Noch nie hatte sie den See zu dieser Tageszeit von diesem Standpunkt aus betrachtet. Und erst das Schloss. Es war fast der Blickwinkel, den sie damals gehabt hatte, als sie mit dem Boot das allererste Mal in Richtung des Schlosses gefahren war. Die Sonne brachte die steinernen Mauern zum Leuchten und es sah aus, als bestünden sie aus Gold. Es war unglaublich.
Langsam ließ sie ihren Blick streifen und stutzte. Nicht unweit von der Stelle, an der sie stand, sah sie einen dunklen Fleck, gut verborgen durch das Schilf, aber trotzdem nicht gänzlich unsichtbar. Ihre Neugier war geweckt. Sie kämpfte sich zurück durch das Schilf auf den Weg und ging zielstrebig auf die Stelle zu. Sie war doch nicht so nahe, wie Liz vermutet hatte, aber nach geschlagenen zehn Minuten hatte sie sie erreicht.

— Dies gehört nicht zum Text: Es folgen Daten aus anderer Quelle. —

$ cat config.mk
export PLATFORM = sky130hd
export DESIGN_NAME = alu_access_arbiter_flat
export DESIGN_NICKNAME = d
export VERILOG_FILES = /design/src/rtl/alu_access_arbiter_if.sv /design/src/rtl/alu_access_arbiter.sv /design/src/flat_wrapper.sv
export SDC_FILE = /design/constraint.sdc
export NUM_CORES = 1
export LEC_CHECK = 0
export CAP_MARGIN = 40
export CELL_PAD_IN_SITES_DETAIL_PLACEMENT = 2
export CELL_PAD_IN_SITES_GLOBAL_PLACEMENT = 2
export CORE_MARGIN = 10
export CORE_UTILIZATION = 36
export CTS_BUF_LIST = sky130_fd_sc_hd__clkbuf_4
export CTS_CLUSTER_DIAMETER = 50
export CTS_CLUSTER_SIZE = 25
export DETAILED_ROUTE_END_ITERATION = 12
export PLACE_DENSITY = 0.88
export SLEW_MARGIN = 20
export SYNTH_ARGS = -nofsm -noshare
export SYNTH_HDL_FRONTEND = slang
export SYNTH_SLANG_ARGS = --single-unit
$ cat constraint.sdc
create_clock -name clk -period 2.18 [get_ports clk]
set_input_delay 0.436 -clock clk [delete_from_list [all_inputs] [get_ports clk]]
set_output_delay 0.436 -clock clk [all_outputs]
set_load 0.01 [all_outputs]
$ cat src/rtl/alu_access_arbiter_if.sv
// Handshake bundle between the requester front-ends (master) and the ALU access arbiter (slave).
interface alu_access_arbiter_if #(
  parameter int NUM_REQ = 4,
  parameter int ID_W    = (NUM_REQ > 1) ? $clog2(NUM_REQ) : 1
);
  logic [NUM_REQ-1:0] req_async;
  logic [NUM_REQ-1:0] grant;
  logic [ID_W-1:0]    grant_id;
  logic               alu_ena;
  logic [NUM_REQ-1:0] ack;
  logic               busy;

  modport master (output req_async, input grant, grant_id, alu_ena, ack, busy);
  modport slave  (input req_async, output grant, grant_id, alu_ena, ack, busy);
endinterface

$ cat src/rtl/alu_access_arbiter.sv
// Round-robin owner of the shared 74181 ALU datapath: resynchronises 4-phase
// requests, grants one requester at a time, strobes the ALU, then acknowledges.
module alu_access_arbiter #(
  parameter int NUM_REQ     = 4,
  parameter int SYNC_STAGES = 2,
  parameter int OP_CYCLES   = 2,
  localparam int ID_W       = (NUM_REQ > 1) ? $clog2(NUM_REQ) : 1,
  localparam int CNT_W      = (OP_CYCLES > 1) ? $clog2(OP_CYCLES) : 1
) (
  input  logic                clk,
  input  logic                rstb,
  input  logic                ena,
  alu_access_arbiter_if.slave bus
);

  typedef enum logic [1:0] {IDLE, GRANT, ACK} state_e;

  state_e                               state_q, state_d;
  logic [SYNC_STAGES-1:0][NUM_REQ-1:0]  sync_q;
  logic [NUM_REQ-1:0]                   req_sync;
  logic [ID_W-1:0]                      ptr_q, ptr_d, ptr_inc;
  logic [ID_W-1:0]                      win_id;
  logic                                 win_valid;
  logic [CNT_W-1:0]                     cnt_q, cnt_d;
  logic [NUM_REQ-1:0]                   grant_q, grant_d;
  logic [NUM_REQ-1:0]                   ack_q, ack_d;
  logic [ID_W-1:0]                      gid_q, gid_d;
  logic                                 alu_ena_q, alu_ena_d;
  logic                                 busy_q, busy_d;

  assign req_sync = sync_q[SYNC_STAGES-1];

  // Stage 0 samples the raw request; the highest stage feeds every FSM decision.
  always_ff @(posedge clk or negedge rstb) begin
    if (!rstb) begin
      sync_q <= '0;
    end else if (ena) begin
      sync_q <= {sync_q[SYNC_STAGES-2:0], bus.req_async};
    end
  end

  // First pending request scanning upward from the pointer, wrapping at NUM_REQ.
  always_comb begin
    int idx;
    idx       = 0;
    win_valid = 1'b0;
    win_id    = '0;
    for (int k = 0; k < NUM_REQ; k++) begin
      idx = int'(ptr_q) + k;
      if (idx >= NUM_REQ) idx = idx - NUM_REQ;
      if (!win_valid && req_sync[idx]) begin
        win_valid = 1'b1;
        win_id    = ID_W'(idx);
      end
    end
  end

  assign ptr_inc = (gid_q == ID_W'(NUM_REQ - 1)) ? '0 : gid_q + ID_W'(1);

  always_comb begin
    state_d   = state_q;
    cnt_d     = cnt_q;
    ptr_d     = ptr_q;
    grant_d   = grant_q;
    gid_d     = gid_q;
    alu_ena_d = alu_ena_q;
    ack_d     = ack_q;
    busy_d    = busy_q;
    case (state_q)
      IDLE: begin
        if (win_valid) begin
          state_d   = GRANT;
          grant_d   = NUM_REQ'(1) << win_id;
          gid_d     = win_id;
          alu_ena_d = 1'b1;
          busy_d    = 1'b1;
          cnt_d     = CNT_W'(OP_CYCLES - 1);
        end
      end
      GRANT: begin
        if (cnt_q == '0) begin
          state_d   = ACK;
          alu_ena_d = 1'b0;
          ack_d     = grant_q;
        end else begin
          cnt_d = cnt_q - CNT_W'(1);
        end
      end
      ACK: begin
        // grant_id is kept so it still names the last owner while idle.
        if (!req_sync[gid_q]) begin
          state_d = IDLE;
          ack_d   = '0;
          grant_d = '0;
          busy_d  = 1'b0;
          ptr_d   = ptr_inc;
        end
      end
      default: state_d = IDLE;
    endcase
  end

  always_ff @(posedge clk or negedge rstb) begin
    if (!rstb) begin
      state_q   <= IDLE;
      cnt_q     <= '0;
      ptr_q     <= '0;
      grant_q   <= '0;
      gid_q     <= '0;
      alu_ena_q <= 1'b0;
      ack_q     <= '0;
      busy_q    <= 1'b0;
    end else if (ena) begin
      state_q   <= state_d;
      cnt_q     <= cnt_d;
      ptr_q     <= ptr_d;
      grant_q   <= grant_d;
      gid_q     <= gid_d;
      alu_ena_q <= alu_ena_d;
      ack_q     <= ack_d;
      busy_q    <= busy_d;
    end
  end

  assign bus.grant    = grant_q;
  assign bus.grant_id = gid_q;
  assign bus.alu_ena  = alu_ena_q;
  assign bus.ack      = ack_q;
  assign bus.busy     = busy_q;

endmodule

$ cat src/flat_wrapper.sv
// flat-port wrapper written by rule: the top's interface ports become plain ports
module alu_access_arbiter_flat 
#(
  parameter int NUM_REQ     = 4,
  parameter int SYNC_STAGES = 2,
  parameter int OP_CYCLES   = 2,
  localparam int ID_W       = (NUM_REQ > 1) ? $clog2(NUM_REQ) : 1,
  localparam int CNT_W      = (OP_CYCLES > 1) ? $clog2(OP_CYCLES) : 1
)
  (clk, rstb, ena, bus_req_async, bus_grant, bus_grant_id, bus_alu_ena, bus_ack, bus_busy);
  alu_access_arbiter_if #(.NUM_REQ(NUM_REQ)) bus_i ();
  input  logic clk;
  input  logic rstb;
  input  logic ena;
  input wire logic [$bits(bus_i.req_async)-1:0] bus_req_async;
  output wire logic [$bits(bus_i.grant)-1:0] bus_grant;
  output wire logic [$bits(bus_i.grant_id)-1:0] bus_grant_id;
  output wire logic [$bits(bus_i.alu_ena)-1:0] bus_alu_ena;
  output wire logic [$bits(bus_i.ack)-1:0] bus_ack;
  output wire logic [$bits(bus_i.busy)-1:0] bus_busy;
  assign bus_i.req_async = bus_req_async;
  assign bus_grant = bus_i.grant;
  assign bus_grant_id = bus_i.grant_id;
  assign bus_alu_ena = bus_i.alu_ena;
  assign bus_ack = bus_i.ack;
  assign bus_busy = bus_i.busy;
  alu_access_arbiter #(.NUM_REQ(NUM_REQ), .SYNC_STAGES(SYNC_STAGES), .OP_CYCLES(OP_CYCLES)) u_core (.clk(clk), .rstb(rstb), .ena(ena), .bus(bus_i));
endmodule
# Word-level counts from Yosys, hierarchy flattened
# Cells that the tools add are included.
[word_totals] reg_bits=25 latch_bits=0 mem_bits_rw=0 mem_bits_ro=0 in_bits=7 out_inout_bits=12 wordCells=96 mem_count=0
[op_classes] addsub=9 n_mul=0 div_mod_pow=0 magnitude_cmp=9 n_eq_ne=6 shifts=1 n_mux=43 n_bitwise=1 reduce_logical=17
[ops] cell="< comparator 32 x 4 -> 1 bit (second input constant)" count=4
[ops] cell="2-to-1 mux 32 bit" count=4
[ops] cell="greater-or-equal comparator 32 x 4 -> 1 bit (second input constant)" count=3
[ops] cell="subtractor 32 x 4 -> 32 bit (second input constant)" count=3
[ops] cell="2-to-1 mux 1 bit" count=17
[ops] cell="2-to-1 mux 2 bit" count=8
[ops] cell="one-hot mux 4 bit (2 select lines)" count=2
[ops] cell="AND reduction 4 bit" count=4
[ops] cell="2-to-1 mux 4 bit" count=3
[ops] cell="binary-select mux 1 bit (select 2 bit)" count=5
[ops] cell="AND reduction 3 bit" count=3
[ops] cell="adder 2 x 2 -> 3 bit (second input constant)" count=2
[ops] cell="one-hot mux 1 bit (2 select lines)" count=3
[ops] cell="one-hot mux 2 bit (3 select lines)" count=1
[ops] cell="nonzero test 2 bit" count=3
[ops] cell="equality test 2 bit (second input constant)" count=2
[ops] cell="inequality test 2 bit (second input constant)" count=2
[ops] cell="<< shifter 1 x 2 -> 4 bit (first input constant)" count=1
[ops] cell="subtractor 2 x 3 -> 4 bit (second input constant)" count=1
[ops] cell="adder 2 x 1 -> 3 bit (second input constant)" count=1
[ops] cell="greater-or-equal comparator 2 x 3 -> 1 bit (second input constant)" count=1
[ops] cell="logical AND 1 bit" count=3
[ops] cell="logical NOT 1 bit" count=3
[ops] cell="< comparator 2 x 3 -> 1 bit (second input constant)" count=1
[ops] cell="6 further kinds" count=6

# Longest topological paths before layout
[depth] word_depth=18 ltp_mapped=4

# Worst setup path after synthesis
# Ideal clock, no wire load.
[synth_path] kind="reg-to-reg" startpoint="reg u_core.gid_q[0], in the netlist u_core.bus.grant_id[0]" endpoint="reg u_core.ptr_q[0]" setup_time_ps=125 arrival_time_ps=1630 required_time_ps=2055 setup_slack_ps=425 path_stages_with_launch=4 n_path_buf=0 synth_period_minus_slack_ps=1755 cell_sequence="dfrtp_1 > mux4_2 > and4bb_2 > mux2_2"
[synth_via] elab_chain_cells=4 word_cells_on_any_way=7 classes_between="add/sub: 1; eq/ne: 1; mux: 3; bitwise: 1; reduce/logical: 1"
[synth_lines] item="start: declaration" line="alu_access_arbiter.sv:27" rtl="logic [ID_W-1:0] gid_q, gid_d;"
[synth_lines] item="start signal: assignment" line="alu_access_arbiter.sv:118" rtl="gid_q <= gid_d;"
[synth_lines] item="binary-select mux 1 bit (select 2 bit)" line="alu_access_arbiter.sv:91" rtl="if (!req_sync[gid_q]) begin"
[synth_lines] item="2-to-1 mux 1 bit (not written as such)" line="alu_access_arbiter.sv:91"
[synth_lines] item="NOT 1 bit (no line)"
[synth_lines] item="AND reduction 3 bit (no line)"
[synth_lines] item="end signal: assignment" line="alu_access_arbiter.sv:116" rtl="ptr_q <= ptr_d;"
[synth_lines] item="end: declaration" line="alu_access_arbiter.sv:21" rtl="logic [ID_W-1:0] ptr_q, ptr_d, ptr_inc;"
# Parallel ways exist; a longest one is shown, timed or not. The select of a mux whose other input is x is not followed.
# A chain may end at the register's enable or synchronous reset.

# Worst setup path after layout
# Same ends and word-level chain as after synthesis.

==> flow_metrics.env <==
export IMPL_grtUsageMet1=0.1393
export IMPL_hold_class="in -> async"
export IMPL_grt_use_met2=0.1926
export IMPL_crit_arrival_ps=2100
export IMPL_max_vdd_ir_drop_mv=0.5166
export IMPL_met3_usage=0.02734
export IMPL_ys_ff_latch=25
export IMPL_port_buffers=18
export IMPL_cp_required_ps=2420
export IMPL_preCtsSetupSlack_ps=130.5
export IMPL_synth_fp_nets=98
export IMPL_drt_initial_drc_count=10
export IMPL_synth_top_area_share=0.5618
export IMPL_setup_tns_ps=0
export IMPL_synth_flop_cell="dfrtp_1"
export IMPL_ioPinCount=19
export IMPL_hold_viol=0
export IMPL_drv_cap=0
export IMPL_dieArea_sq_um=5718
export IMPL_clk_pin_slew_worst_paths_ps=130
export IMPL_die_h_um=75.62
export IMPL_critical_path_buf_inv_count=0
export IMPL_cts_hold_buf=0
export IMPL_grt_max_degree=26
export IMPL_fmax_mhz=536.7
export IMPL_synthTopCellsByCount="dfrtp_1, mux2_2, a22o_1, nor2_1, o21ai_0"
export IMPL_worst_slack_ps=316.9
export IMPL_coreArea_sq_um=3003
export IMPL_busiest_layer="met2"
export IMPL_grt_util_all_layers=0.1182
export IMPL_wirelength_mm=2.929
export IMPL_cellLeakagePower_nw=0.6124
export IMPL_slew_violations=0
export IMPL_clock_sinks=25
export IMPL_cts_tree="done"
export IMPL_tightest_slew_ps=585.1
export IMPL_whs_ps=443.9
export IMPL_cts_buffers=3
export IMPL_synth_area_sq_um=1114
export IMPL_dieWidth_um=75.62
export IMPL_synth_cell_types=25
export IMPL_path_class="reg -> reg"
export IMPL_drive_above_1_share=0.1786
export IMPL_synth_edff_count=0
export IMPL_clock_latency_ps=330
export IMPL_finalSetupViolations=0
export IMPL_regArea_sq_um=625.6
export IMPL_vias_per_cell=5.510
export IMPL_n_antenna_cell=0
export IMPL_antenna_found_initial=0
export IMPL_yosysWarnings=0
export IMPL_synthArstFlopShare=1.000
export IMPL_rsz0062_at_grt="no"
export IMPL_cts_buffer_depth=2
export IMPL_cts_root_buf="clkbuf_4"
export IMPL_rows=20
export IMPL_synth_area_top_cells="dfrtp_1, mux2_2, a22o_1"
export IMPL_critPathMaxFanout=5
export IMPL_min_period_ps=1863
export IMPL_post_cts_setup_buffers=0
export IMPL_multiInputGateArea_sq_um=465.4
export IMPL_startpoint_type="flip-flop"
export IMPL_syn_instance_count=90
export IMPL_skew_ps=1.232
export IMPL_yosysTopAreaCell="dfrtp_1"
export IMPL_htreeDepth=1
export IMPL_cpLargestDelayFamily="multiplexers"
export IMPL_gp_congestion=0.6972
export IMPL_vias=799
export IMPL_yosysMostFrequentCell="dfrtp_1"
export IMPL_final_nets=121
export IMPL_area_delta_synth_final_pct=23.26
export IMPL_ys_seq_area_frac=0.5618
export IMPL_grt_pass1_vias=952
export IMPL_fillers=311
export IMPL_start_util=0.3708
export IMPL_ant_nets=0
export IMPL_fin_crit_sh=0.8547
export IMPL_avgSynthCellArea_sq_um=12.37
export IMPL_grt_remaining_overflow=0
export IMPL_outcome="finished, final reports clean"
export IMPL_dr_pass1_iters=2
export IMPL_hpwlAfterDp_mm=2.221
export IMPL_cts_resized=0
export IMPL_grt_pass1_wl_mm=4.988
export IMPL_post_route_drc_count=0
export IMPL_cp_end_kind="flip-flop"
export IMPL_slew_headroom=0.6064
export IMPL_cp_slowest_cell="mux4_2"
export IMPL_max_stage_delay_ps=590
export IMPL_p_per_area_nw_per_um2=1268
export IMPL_path_cells="mux4_2 -> and4bb_2 -> mux2_2"
export IMPL_wire_per_inst_um=20.20
[cell families after synthesis]
family | count (synthesis) | synth area share
compound gates | 22 | 0.1438
fa+ha+maj | 1 | 0.01123
mux | 14 | 0.1494
flops | 25 | 0.5618
buf+inv | 6 | 0.02022
simple gates | 22 | 0.1135
[worst reg2reg max path, cell delays in order (launching register included)]
cell and delay [ps]:
dfrtp_1 480, mux4_2 590, and4bb_2 360, mux2_2 340
[final timing paths]
kind                                                    start                              to  slack [ps]  cells past startpoint
min in group clk                  u_core.bus.busy$_DFFE_PN0P_     u_core.bus.busy$_DFFE_PN0P_         500                      1
max                        u_core.bus.grant_id[0]$_DFFE_PN0P_     u_core.ptr_q[0]$_DFFE_PN0P_         320                      3
min reg2reg                       u_core.bus.busy$_DFFE_PN0P_     u_core.bus.busy$_DFFE_PN0P_         500                      1
max reg2reg                u_core.bus.grant_id[0]$_DFFE_PN0P_     u_core.ptr_q[0]$_DFFE_PN0P_         320                      3
min                                                      rstb  u_core.req_sync[3]$_DFFE_PN0P_         440                      2
max in group asynchronous                                rstb        u_core.cnt_q$_DFFE_PN0P_        1490                      2
[cell usage in the layout (no fill, tap or decap), types with 3 or more instances in the layout]
cell / synthesis / final
mux2_2: 11 / 11
a21o_1: 4 / 4
dfrtp_1: 25 / 25
nor2_1: 6 / 6
inv_1: 4 / 4
nand2b_1: 3 / 3
a22o_1: 6 / 6
nor3b_1: 3 / 3
nand2_1: 4 / 4
o21ai_0: 5 / 5
clkbuf_4: 0 / 4
clkdlybuf4s50_1: 0 / 18
[stage by stage]
| step | std cells | utilization | power [mW] | area [sq um] |
|---|---|---|---|---|
| 2_1_floorplan | 90 | - | 1.159 | 1114 |
| 3_3_place_gp | 141 | 0.4471 | 1.470 | 1343 |
| 3_5_place_dp | 141 | 0.4471 | 1.531 | 1343 |
| 4_1_cts | 145 | 0.4571 | 1.771 | 1373 |
| 5_1_grt | 145 | 0.4571 | 1.883 | 1373 |
| 6_report | 145 | 0.4571 | 1.741 | 1373 |
[layer usage]
layer	vias to the layer above	part of all wire
met5	-	0
met3	5	0.029
met1	413	0.44
met2	8	0.51
met4	0	0.023
li1	373	-
[power breakdown]
part | leakage (nW) | switching (mW) | internal [mW]
clock | 0.0184 | 0.144 | 0.0845
combinational | 0.287 | 0.308 | 0.399
sequential | 0.307 | 0.186 | 0.619
total | 0.612 | 0.638 | 1.10
[final cells by class]
| class | count | share of cell area |
|---|---|---|
| Inverter | 4 | 0.01094 |
| Tap cell | 33 | 0.03008 |
| Multi-Input combinational cell | 59 | 0.3391 |
| Clock buffer | 4 | 0.02188 |
| Sequential cell | 25 | 0.4558 |
| Timing Repair Buffer | 20 | 0.1422 |
[sequential cells by signal, indices dropped and copies added (netlist names)]
signal / cells
u_core.bus.busy: 1
u_core.req_sync: 4
u_core.bus.alu_ena: 1
u_core.ptr_q: 2
u_core.cnt_q: 1
u_core.state_q: 2
u_core.bus.grant: 4
u_core.sync_q: 4
u_core.bus.grant_id: 2
u_core.bus.ack: 4
Note: power is estimated with default switching activity, not from simulation.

Unschlüssig besah sie die schmale Schneise, die bereits in das Schilf geschlagen wurde, als jemand sich seinen Weg dadurch gebahnt hatte. Sie war so unglaublich neugierig, aber gleichzeitig wollte sie niemanden stören. Schließlich siegte ihre Neugier und sie schob die langen Halme beiseite.
An dieser Stelle stand das Schilf sogar noch dichter und so hatte sie eine Weile zu kämpfen, bis sich das Grün vor ihr Lichtete und sie vor Überraschung die Augen aufriss. Es war ein Steg. Er war schmal, reichte nicht besonders weit in den See und war von dem Schilf vor neugierigen Blicken geschützt. Allerdings schien er zu einer Zeit errichtet worden zu sein, in der der Wasserpegel des Sees deutlich höher gewesen war. So ragten die Pfeiler, die ihn stützten, etwa einen Meter aus dem Wasser.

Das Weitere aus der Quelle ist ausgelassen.